In other news, a report on security issues in smart home hubs has been published, and a new online training on OAuth2.0 and OpenID Connect is available.
Vulnerability: Microsoft Teams
Researchers from CyberArk found a serious vulnerability in Microsoft Teams that the vendor promptly fixed.
The attack vector was how Teams handled authentication to image resources and then allowed expansion to full API access. Here’s how the scenario went in a nutshell:
- Researches were able to take over two abandoned subdomains of
teams.microsoft.com
. - The researchers used the subdomains to host a simple GIF file that they could then send to a target user. Just the victim seeing the GIF was enough to return an authentication cookie to the attackers.

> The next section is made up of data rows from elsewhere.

File: src/rtl/vrt_defs.svh
// register map, field positions, reset values and timing counts of the
// voltage reference and temperature indicator control block.
// assumes a 25 MHz system clock and an APB byte address of 12 bits.
`ifndef VRT_DEFS_SVH
`define VRT_DEFS_SVH

// ***************************************
// register byte addresses
// ***************************************
`define VRT_ADDR_W 12
`define VRT_CTRL_ADDR 12'h90c
`define VRT_STS_ADDR 12'h910
`define VRT_MSK_ADDR 12'h914

// ***************************************
// control register fields
// ***************************************
`define VRT_CTRL_W 8
`define VRT_REF_EN_BIT 7
`define VRT_READY_BIT 6
`define VRT_TEMP_EN_BIT 5
`define VRT_TEMP_RNG_BIT 4
`define VRT_CDA_GAIN_LSB 2
`define VRT_ADC_GAIN_LSB 0
`define VRT_CTRL_RST 8'h00
`define VRT_CTRL_WMASK 8'hbf

// ***************************************
// event bits of status and mask
// ***************************************
`define VRT_EVT_W 3
`define VRT_EVT_READY_RISE 0
`define VRT_EVT_READY_FALL 1
`define VRT_EVT_ACQ_DONE 2
`define VRT_EVT_RST 3'h0

// ***************************************
// timing
// ***************************************
`define VRT_CLK_PERIOD_NS 40
`define VRT_TEMP_ACQ_NS 25000
`define VRT_TEMP_ACQ_CYC ((`VRT_TEMP_ACQ_NS + `VRT_CLK_PERIOD_NS - 1) / `VRT_CLK_PERIOD_NS)
`define VRT_STAB_CYC 64
`define VRT_TEMP_CHAN 6'h3c

`endif

File: src/rtl/vrt_pkg.sv
// types shared by the voltage reference control block and its helpers.
// assumes vrt_defs.svh is on the include path.
`include "vrt_defs.svh"

package vrt_pkg;

  typedef enum logic [1:0] {
    VRT_REF_OFF = 2'b00,
    VRT_REF_SETTLE = 2'b01,
    VRT_REF_ON = 2'b10
  } vrt_ref_state_type;

  typedef enum logic [1:0] {
    VRT_GAIN_OFF = 2'b00,
    VRT_GAIN_1X = 2'b01,
    VRT_GAIN_2X = 2'b10,
    VRT_GAIN_4X = 2'b11
  } vrt_gain_type;

  typedef struct packed {
    logic [2:0] ff;
    logic level;
  } vrt_sync_type;

  typedef struct packed {
    logic [15:0] cnt;
    logic done;
  } vrt_timer_type;

  typedef struct packed {
    logic [`VRT_CTRL_W-1:0] ctrl;
    logic ready;
    logic ready_prev;
    logic acq_prev;
    logic [`VRT_EVT_W-1:0] sts;
    logic [`VRT_EVT_W-1:0] msk;
    vrt_ref_state_type st;
    logic pready;
    logic pslverr;
    logic [31:0] prdata;
    logic cda_buf_on;
    logic adc_buf_on;
    logic temp_to_adc;
    logic acq_ok;
    logic irq;
  } vrt_regs_type;

endpackage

- The researches then made an API call to exchange that cookie to an authentication token for the Teams APIs.
- With full API access, the researchers could scrape the victim’s chat history for messages and information. They could also use the APIs to spread the attack with messages to the victim’s colleagues.
Now, since this attack did not require any interaction from the user, it could be scaled up easily without it being in anyway obvious. A co-worker suddenly spamming a GIF to everyone could raise suspicions quickly. However, a single GIF sent to a Teams group would provide the attacker authentication tokens of several users with no one batting an eye.
This is a brilliant illustration of the dangers of wildcards in URLs, token exchange, and the power that APIs can give to attackers once they get past authentication.
Vulnerability: Auth0
JSON Web Tokens (JWT) is the prevalent format of authentication tokens in modern APIs. One of the common attack vectors on JWT is forging a token and then setting the signature algorithm in the token header to alg:none
. This makes poor JWT implementations blindly trust such a token and do not verify its signature. For more details on the JWT standard and JWT attack vectors, see this AppSec California session recording.
Modern tools and frameworks typically include out-of-the-box protection against this attack. However, Ben Knight found a flaw in how this protection was implemented in Auth0.
Auth0’s check for alg:none
was case-sensitive. Thus attackers could go around it simply by sending alg:nonE
instead. This tiny change was enough to get the check to pass and disable the signature verification, in turn allowing attackers to forge tokens.
Luckily, Auth0 has since fixed the issue. Lessons learned:
- Case-sensitive checks are dangerous
- Blacklisting (when you test for what should not happen) is more error-prone than whitelisting (when you only let through what is expecting)
Vulnerability: Fibaro, eQโ3, and Elko smart home hubs
Researchers from ESET have disclosed API (and other) flaws in Fibaro Home Center Lite, Homematic Central Control Unit (CCU2), and eLAN-RF-003 smart home hubs that they found.
The list of vulnerabilities includes such classics as:
- Unencrypted HTTP calls
- Unsecured APIs
- Injections in URL parameters
These cases are not exactly new: they were found and reported to vendors 2 years ago. However, the details were responsibly only published now to protect the users of unpatched models.
Online training: Getting Started with OAuth and OpenID Connect
More opportunities to learn new things online: Curity has published a free online course, “Getting Started with OAuth and OpenID Connect“.
The course topics include:
- Introduction to OAuth
- OAuth vs OpenID Connect
- Tokens and APIs
- Server to Server Communication with OAuth
- Design tokens for your APIs
- Dynamic Clients and Metadata
- OAuth for Mobile Applications
- OAuth for Single Page Applications
Each lesson takes about 30 minutes, so they do not make a huge dent to your day, and you can slot them in when it bests suits you.